Based on my knowledge and memories that I gained, I can cast shadows without the concern for the existence of a light source. It seems as if these shadows operate without the need of light which does go against the knowledge of humans but again humans might not know everything. Who knows, it's not like I care about the how or why, I just care about the ability itself.

One of the memories showed the shadows being casted upon the caster himself, who in my memory seemed to be from the exact same species as me, a dark indigo demon with grainy features.

The other memory was also showing a creature very similar to me casting shadows in his surroundings or on other material.

The overall knowledge I gained regarding the way to cast shadows and the two memories have given me the required details on this ability. Now to try it out to see if it works.

I bring my hand up and aim at a location 10 meters away from me, I then extend my hand and try to imagine a somewhat dark shadow in that location, covering a part of a tree and the ground, but no such thing occurs. I repeat the same action once more just to fail again.

I was stupefied, was I dreaming? Have I gone crazy?

I tried the same thing on my body by imagining a shadow covering me and...It worked!!

I could see my figure had become much darker, the ground reflected a much darker shadow of mine as well. This would be perfect for hiding. My whole body looked like a shadow, a shadow big enough to hide the outline of a human shaped creature and it was also much darker as well.

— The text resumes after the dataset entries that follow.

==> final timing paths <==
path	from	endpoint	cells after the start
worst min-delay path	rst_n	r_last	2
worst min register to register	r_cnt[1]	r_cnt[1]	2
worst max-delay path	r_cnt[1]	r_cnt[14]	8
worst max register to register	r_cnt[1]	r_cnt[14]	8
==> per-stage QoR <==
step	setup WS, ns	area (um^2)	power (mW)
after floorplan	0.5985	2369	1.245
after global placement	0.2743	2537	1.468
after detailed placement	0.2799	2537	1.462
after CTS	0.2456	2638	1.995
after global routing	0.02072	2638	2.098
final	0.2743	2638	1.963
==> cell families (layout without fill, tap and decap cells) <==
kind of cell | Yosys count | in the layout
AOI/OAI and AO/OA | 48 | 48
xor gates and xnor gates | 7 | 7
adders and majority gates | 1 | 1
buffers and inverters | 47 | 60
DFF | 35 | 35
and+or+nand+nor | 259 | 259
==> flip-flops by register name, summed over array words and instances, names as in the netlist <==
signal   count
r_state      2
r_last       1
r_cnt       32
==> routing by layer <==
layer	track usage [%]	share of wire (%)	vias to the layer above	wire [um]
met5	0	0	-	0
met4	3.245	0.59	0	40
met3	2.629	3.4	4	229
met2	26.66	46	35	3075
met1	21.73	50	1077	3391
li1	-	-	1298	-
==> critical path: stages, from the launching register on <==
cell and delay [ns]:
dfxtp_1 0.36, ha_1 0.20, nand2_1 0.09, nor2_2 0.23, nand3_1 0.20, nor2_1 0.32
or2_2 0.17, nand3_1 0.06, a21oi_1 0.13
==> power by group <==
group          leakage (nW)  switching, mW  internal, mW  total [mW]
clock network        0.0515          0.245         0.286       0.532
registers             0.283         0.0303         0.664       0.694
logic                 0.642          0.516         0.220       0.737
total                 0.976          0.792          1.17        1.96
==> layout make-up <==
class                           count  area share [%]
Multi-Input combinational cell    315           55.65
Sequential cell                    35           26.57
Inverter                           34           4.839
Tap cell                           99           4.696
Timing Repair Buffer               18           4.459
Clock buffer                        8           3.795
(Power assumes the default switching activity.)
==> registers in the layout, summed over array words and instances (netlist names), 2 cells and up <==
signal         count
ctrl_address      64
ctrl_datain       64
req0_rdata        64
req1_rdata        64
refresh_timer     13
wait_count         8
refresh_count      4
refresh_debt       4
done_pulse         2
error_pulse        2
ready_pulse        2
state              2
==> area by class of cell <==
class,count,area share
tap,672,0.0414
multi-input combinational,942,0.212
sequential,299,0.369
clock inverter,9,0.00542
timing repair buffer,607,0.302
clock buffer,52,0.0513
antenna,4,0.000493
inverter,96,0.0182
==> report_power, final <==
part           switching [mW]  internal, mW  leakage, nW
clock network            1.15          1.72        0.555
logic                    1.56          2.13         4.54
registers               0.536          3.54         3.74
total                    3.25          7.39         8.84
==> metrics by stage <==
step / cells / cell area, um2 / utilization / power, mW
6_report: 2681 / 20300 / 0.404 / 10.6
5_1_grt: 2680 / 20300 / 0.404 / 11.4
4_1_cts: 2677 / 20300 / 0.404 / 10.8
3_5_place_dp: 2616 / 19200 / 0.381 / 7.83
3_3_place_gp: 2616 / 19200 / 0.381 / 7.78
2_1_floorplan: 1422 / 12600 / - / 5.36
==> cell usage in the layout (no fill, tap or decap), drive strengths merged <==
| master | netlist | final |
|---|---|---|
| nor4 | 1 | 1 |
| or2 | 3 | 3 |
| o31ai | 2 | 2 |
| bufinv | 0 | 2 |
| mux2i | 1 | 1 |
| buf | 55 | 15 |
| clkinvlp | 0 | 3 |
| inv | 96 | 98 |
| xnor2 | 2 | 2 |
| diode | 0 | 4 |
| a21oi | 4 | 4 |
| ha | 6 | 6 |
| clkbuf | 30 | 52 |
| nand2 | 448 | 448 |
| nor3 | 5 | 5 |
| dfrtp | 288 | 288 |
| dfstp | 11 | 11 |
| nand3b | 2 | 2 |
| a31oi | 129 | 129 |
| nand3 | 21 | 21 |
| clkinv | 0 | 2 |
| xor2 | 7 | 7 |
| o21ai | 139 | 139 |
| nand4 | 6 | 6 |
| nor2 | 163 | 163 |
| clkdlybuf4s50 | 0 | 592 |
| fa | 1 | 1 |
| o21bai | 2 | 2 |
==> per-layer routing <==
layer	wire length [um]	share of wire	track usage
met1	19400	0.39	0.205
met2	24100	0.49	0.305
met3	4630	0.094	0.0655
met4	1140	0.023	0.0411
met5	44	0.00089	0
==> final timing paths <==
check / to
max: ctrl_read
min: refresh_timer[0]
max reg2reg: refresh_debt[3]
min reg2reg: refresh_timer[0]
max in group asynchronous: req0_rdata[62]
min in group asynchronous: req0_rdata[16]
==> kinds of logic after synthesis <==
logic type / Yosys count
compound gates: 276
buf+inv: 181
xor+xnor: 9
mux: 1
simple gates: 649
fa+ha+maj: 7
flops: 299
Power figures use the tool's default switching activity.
File: src/rtl/apb_arb_pkg.sv
// rtl/apb_arb_pkg.sv - shared types and helpers for the APB transfer arbiter
//
// Purpose: FSM state type, slave-select bit position and the address-to-slave
//          decode used by apb_xfer_arbiter.
// Ports:   none (package)
package apb_arb_pkg;

  typedef enum logic [1:0] {
    IDLE   = 2'd0,
    SETUP  = 2'd1,
    ACCESS = 2'd2
  } apb_state_e;

  localparam int AW_DEF      = 9;
  localparam int SLV_SEL_BIT = AW_DEF - 1;
  // Widest address the decode helper accepts; callers zero-extend into it.
  localparam int ADDR_MAX    = 32;

  // 0 selects slave 1, 1 selects slave 2.
  function automatic logic slave_of(input logic [ADDR_MAX-1:0] addr,
                                    input int sel_bit = SLV_SEL_BIT);
    return addr[sel_bit];
  endfunction

endpackage

File: src/rtl/apb_rr_arbiter.sv
// rtl/apb_rr_arbiter.sv - round-robin one-hot arbiter
//
// Purpose: picks one of NREQ requesters, starting the search just after the
//          last winner; the pointer moves only when advance is asserted.
// Ports:
//   pclk     in   clock, rising edge
//   presetn  in   asynchronous reset, active-low (requester 0 wins first)
//   req      in   NREQ request vector
//   advance  in   grant is taken this cycle; remember the winner
//   grant    out  NREQ one-hot grant (combinational, 0 when no request)
module apb_rr_arbiter #(
  parameter int NREQ = 2
) (
  input  logic            pclk,
  input  logic            presetn,
  input  logic [NREQ-1:0] req,
  input  logic            advance,
  output logic [NREQ-1:0] grant
);

  localparam int PW = (NREQ > 1) ? $clog2(NREQ) : 1;

  logic [PW-1:0] last_q, last_d;

  // Search in circular order from last_q+1 so the last winner is checked last.
  always_comb begin
    logic          found;
    logic [PW-1:0] idx;
    grant = '0;
    found = 1'b0;
    idx   = '0;
    for (int k = 1; k <= NREQ; k++) begin
      idx = PW'((int'(last_q) + k) % NREQ);
      if (!found && req[idx]) begin
        grant[idx] = 1'b1;
        found      = 1'b1;
      end
    end
  end

  always_comb begin
    last_d = last_q;
    if (advance) begin
      for (int i = 0; i < NREQ; i++) begin
        if (grant[i]) last_d = PW'(i);
      end
    end
  end

  // Reset to the highest index so requester 0 has top priority first.
  always_ff @(posedge pclk or negedge presetn) begin
    if (!presetn) last_q <= PW'(NREQ - 1);
    else          last_q <= last_d;
  end

endmodule
==> src/rtl/reg_file.sv <==
// rtl/reg_file.sv - MIPS register file with write-pending scoreboard (optional REGFILE_BYPASS_EN)
module reg_file #(
    parameter int PEND_W = 2
) (
    input  logic        clk,
    input  logic        rst,
    input  logic [4:0]  rs_addr,
    output logic [31:0] rs_val,
    input  logic [4:0]  rt_addr,
    output logic [31:0] rt_val,
    output logic        rs_busy,
    output logic        rt_busy,
    input  logic [4:0]  iss_addr,
    input  logic        iss_we,
    input  logic [4:0]  wb_addr,
    input  logic [31:0] wb_din,
    input  logic        wb_we,
    output logic        sb_err
);

    localparam logic [PEND_W-1:0] PEND_MAX = {PEND_W{1'b1}};
    localparam logic [PEND_W-1:0] PEND_ONE = PEND_W'(1);

    // Entry 0 exists only to keep indexing uniform; it is cleared on reset and never written.
    logic [31:0]       regs     [0:31];
    logic [PEND_W-1:0] pend     [0:31];
    logic [PEND_W-1:0] pend_nxt [0:31];
    logic              err_set;
    logic              inc;
    logic              dec;

    // Next pending count per register; same-cycle issue and writeback cancel out.
    always_comb begin
        err_set     = 1'b0;
        inc         = 1'b0;
        dec         = 1'b0;
        pend_nxt[0] = '0;
        for (int r = 1; r < 32; r++) begin
            inc         = iss_we && (iss_addr == 5'(r));
            dec         = wb_we && (wb_addr == 5'(r));
            pend_nxt[r] = pend[r];
            if (inc && !dec) begin
                if (pend[r] == PEND_MAX)
                    err_set = 1'b1;
                else
                    pend_nxt[r] = pend[r] + PEND_ONE;
            end else if (dec && !inc) begin
                if (pend[r] == '0)
                    err_set = 1'b1;
                else
                    pend_nxt[r] = pend[r] - PEND_ONE;
            end
        end
    end

    // Register array, pending counters and sticky error; reset discards everything.
    always_ff @(posedge clk) begin
        if (rst) begin
            for (int r = 0; r < 32; r++) begin
                regs[r] <= '0;
                pend[r] <= '0;
            end
            sb_err <= 1'b0;
        end else begin
            if (wb_we && (wb_addr != 5'd0))
                regs[wb_addr] <= wb_din;
            for (int r = 0; r < 32; r++)
                pend[r] <= pend_nxt[r];
            if (err_set)
                sb_err <= 1'b1;
        end
    end

    // Combinational read ports and busy flags; r0 is always zero and never busy.
    always_comb begin
        rs_val  = '0;
        rt_val  = '0;
        rs_busy = 1'b0;
        rt_busy = 1'b0;
        if (rs_addr != 5'd0) begin
            rs_val  = regs[rs_addr];
            rs_busy = (pend[rs_addr] != '0);
`ifdef REGFILE_BYPASS_EN
            if (wb_we && (wb_addr == rs_addr)) begin
                rs_val  = wb_din;
                rs_busy = (pend[rs_addr] > PEND_ONE);
            end
`endif
        end
        if (rt_addr != 5'd0) begin
            rt_val  = regs[rt_addr];
            rt_busy = (pend[rt_addr] != '0);
`ifdef REGFILE_BYPASS_EN
            if (wb_we && (wb_addr == rt_addr)) begin
                rt_val  = wb_din;
                rt_busy = (pend[rt_addr] > PEND_ONE);
            end
`endif
        end
    end

endmodule

==> config.mk <==
export PLATFORM = sky130hd
export DESIGN_NAME = reg_file
export DESIGN_NICKNAME = d
export VERILOG_FILES = /design/src/rtl/reg_file.sv
export SDC_FILE = /design/constraint.sdc
export NUM_CORES = 2
export LEC_CHECK = 0
export CORE_MARGIN = 2
export CORE_UTILIZATION = 58
export DETAILED_ROUTE_END_ITERATION = 8
export DONT_BUFFER_PORTS = 1
export GPL_TIMING_DRIVEN = 0
export PLACE_DENSITY = 0.88
export SLEW_MARGIN = 20
export SYNTH_ARGS = -nofsm -noshare
export SYNTH_HDL_FRONTEND = slang
export SYNTH_SLANG_ARGS = --single-unit
==> constraint.sdc <==
create_clock -name clk -period 2.5 [get_ports clk]
set_input_delay 0.5 -clock clk [delete_from_list [all_inputs] [get_ports clk]]
set_output_delay 0.5 -clock clk [all_outputs]
set_load 0.02 [all_outputs]
==> results.json <==
{
  "synth.avg_cell_area_um2": 14.3,
  "ant_nets": 0,
  "synthTopCellsByCount": "1024 x edfxtp_1, 997 x and2_1, 494 x mux4_2",
  "netlist.area_leader.share_pct": 51.2,
  "worstSkewPairLatency_ns": 0.75,
  "yosys.area.top_type": "edfxtp_1",
  "finalHoldViolations": 0,
  "cts_tree": "yes",
  "synthFlopType": "edfxtp_1",
  "place.gp.congestion": 1.06,
  "ios": 123,
  "cts_root_buf": "clkbuf_16",
  "drt_iter0_markers": 9565,
  "rows": 118,
  "rsz0062_at_grt": "yes",
  "synth_most_common_cell": "edfxtp_1",
  "fin_cells": 5994,
  "ir_drop_mv": 0.647,
  "path_max_fanout": 10,
  "fin_crit_sh_pct": 135,
  "total_power_uw": 47000,
  "via_count": 46300,
  "nFillCells": 6278,
  "grt_max_degree": 33,
  "die_h_um": 326,
  "cap_violations": 0,
  "hold-worst-slack_ns": 0.0202,
  "synth_seq_cells": 1087,
  "numCtsBuffers": 111,
  "setup_slack_ns": -0.865,
  "path_class": "in -> out",
  "cts_max_level": 3,
  "slew_headroom_pct": 13.1,
  "drc": 4,
  "ys_top_cells_by_area": "edfxtp_1 51%, mux4_2 19%, and2_1 10%, mux4_1 2.7%, dfxtp_1 2.1%",
  "fin_skew_ns": 0.0274,
  "grt_pass1_wl_um": 324000,
  "fp.dieW_um": 326,
  "crit_required_ns": 2.00,
  "grtUsageTotal_pct": 44.4,
  "endpoint_kind": "primary output",
  "syn_to_final_growth_pct": 18.7,
  "synth_cells": 4184,
  "num-nets-final": 4592,
  "synth_area_um2": 60000,
  "core_area_um2": 103000,
  "wl_per_cell_um": 40.9,
  "yosysSeqAreaShare_pct": 53.3,
  "grt_pass1_vias": 43400,
  "max_stage_delay_ns": 0.76,
  "violations": "DRC, setup timing",
  "dieArea_um2": 106000,
  "outcome": "finished with violations",
  "dp_hpwl_um": 156000,
  "worstSetupStartpointType": "input port",
  "drive_above_1_share_pct": 29.6,
  "hold_path_class": "in -> reg",
  "reg2reg_slack_ns": 0.71,
  "synth_cell_types": 55,
  "ys_warn_count": 0,
  "cts_buffer_depth": 3,
  "gr-total-overflow": 0,
  "powerDensity_nw_per_um2": 659,
  "io_buffer_count": 0,
  "cpMostUsedCell": "clkbuf_2",
  "viasPerCell": 7.73,
  "clk_pin_slew_ns": 0.06,
  "dp_slack_ns": -1.53,
  "synth-edff-count": 1024,
  "drtPass1Iterations": 9,
  "setup_viol": 775,
  "drv_slew": 0,
  "drt_wl_total_um": 245000,
  "crit_path_top_delay_cell": "nor4_4",
  "dp.cells": 5600,
  "async_flop_share_pct": 0,
  "fmax_ghz": 0.297,
  "worst_pin_slew_ns": 1.30,
  "fin_crit_ns": 3.36,
  "arrival_ns": 2.86,
  "antenna_found_initial": 34,
  "p_leak_uw": 0.0250,
  "cts.sinks": 1087,
  "crit_chain": "clkbuf_2, clkbuf_2, mux2_4, o22ai_4, nor4_4",
  "floorplan.initialDensity_pct": 58.3
}
-- timing repair --
item,4_1_cts,5_1_grt
hold buffers,28,3
hold endpoints to repair,28,3
cloned,5,4
pin swaps,97,43
endpoints found under the setup margin,194,510
buffers inserted,65,62
resized for setup,579,157
-- logic make-up (layout without fill, tap and decap cells) --
kind of cell / count (synthesis) / in the layout / share of synthesized area (%)
multiplexers: 666 / 666 / 23.2
flip-flops: 1087 / 1087 / 53.3
adder cells (fa/ha/maj): 62 / 62 / 1.29
buffers and inverters: 495 / 849 / 3.52
AO/OA/AOI/OAI: 381 / 381 / 3.96
AND/OR/NAND/NOR: 1492 / 1492 / 14.7
other: 1 / 77 / 0.00625
-- final timing paths --
| kind | from | to | cells past startpoint |
|---|---|---|---|
| worst max-delay path | rs_addr[3] | rs_val[12] | 5 |
| worst max register to register | pend[15][0] | sb_err | 5 |
| worst min-delay path | wb_din[4] | regs[26][4] | 1 |
| worst min register to register | pend[13][0] | pend[13][1] | 2 |
-- report_power, final --
part / total [uW] / switching (uW) / leakage (uW) / internal [uW]
registers: 21400 / 575 / 0.0103 / 20800
logic: 7600 / 4570 / 0.0129 / 3030
clock network: 17900 / 7930 / 0.00183 / 10000
total: 47000 / 13100 / 0.0250 / 33900
-- sequential cells by signal, indices dropped and copies added, names as in the netlist --
register  flops
sb_err        1
pend         62
regs       1024
-- placed cells by master (no fill, tap or decap), drive strengths merged, types with 32 or more instances in the layout --
master	synthesis	final
a211oi	43	43
a21oi	56	56
and2	997	997
buf	97	233
clkbuf	313	425
clkinv	1	53
conb	1	32
dfxtp	63	63
diode	0	45
edfxtp	1024	1024
ha	62	62
inv	84	84
mux2	47	47
mux2i	63	63
mux4	556	556
nand2	96	96
nand2b	40	40
nor2	116	116
nor2b	70	70
nor4	38	38
o21ai	91	91
o22ai	100	100
-- critical path: cells and delay by family --
family | cells | cell delay [ns]
buffers and inverters | 2 | 0.96
AND/OR/NAND/NOR | 1 | 0.76
multiplexers | 1 | 0.48
AO/OA/AOI/OAI | 1 | 0.13
-- per-layer routing --
layer	global-route usage [%]	routed length [um]	vias to the layer above
li1	-	-	16600
met1	50.3	68500	22100
met2	61.4	98300	5788
met3	24.6	48000	1822
met4	36.5	29800	24
met5	1.06	468	-
-- stage by stage --
step / util (%) / TNS [ns] / cell area, um2
finish: 69.1 / -186.29 / 71300
CTS: 67.9 / -30.29 / 70000
global route: 69.1 / -124.60 / 71200
global placement: 61.0 / -775.70 / 62800
floorplan: - / -3.90 / 61100
detailed placement: 61.1 / -768.16 / 63000
-- cell type report --
cell class	count	area, um2	area share (%)
flip-flops and latches	1087	32100	45.0
well taps	1380	1730	2.42
clock inverters	75	908	1.27
diodes	45	113	0.158
repair buffers	167	1990	2.79
clock buffers	133	2880	4.04
inverters	85	319	0.448
plain buffers	389	3280	4.60
multi-input cells	2633	28000	39.2
(Power assumes the default switching activity.)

So it does work. With this I tried to cast it on the ground once again but closer to my location, maybe this ability comes with a limited range. I once again extend my hand and imagine a normal cubic shadow 2 meters from where I stand. I feel as if I am getting injured at the same time. It only takes a few seconds to form a 50 cm wide and 50 cm long square on the ground.

I examine the shadow with curiosity, trying to observe the magnificent shadow I just created. I then try to test the range of this ability. It takes around 3 tries to find out that I am incapable of casting a shadow on an object that is outside of the 5 meter radius around me. Hmm, interesting.

This is definitely exciting, not only can I use it for hiding but it can also be used for traveling and ambushing. I am definitely excited as it can be seen from my actions, but... why do I feel... a bit weaker than a minute ago? Am I injured?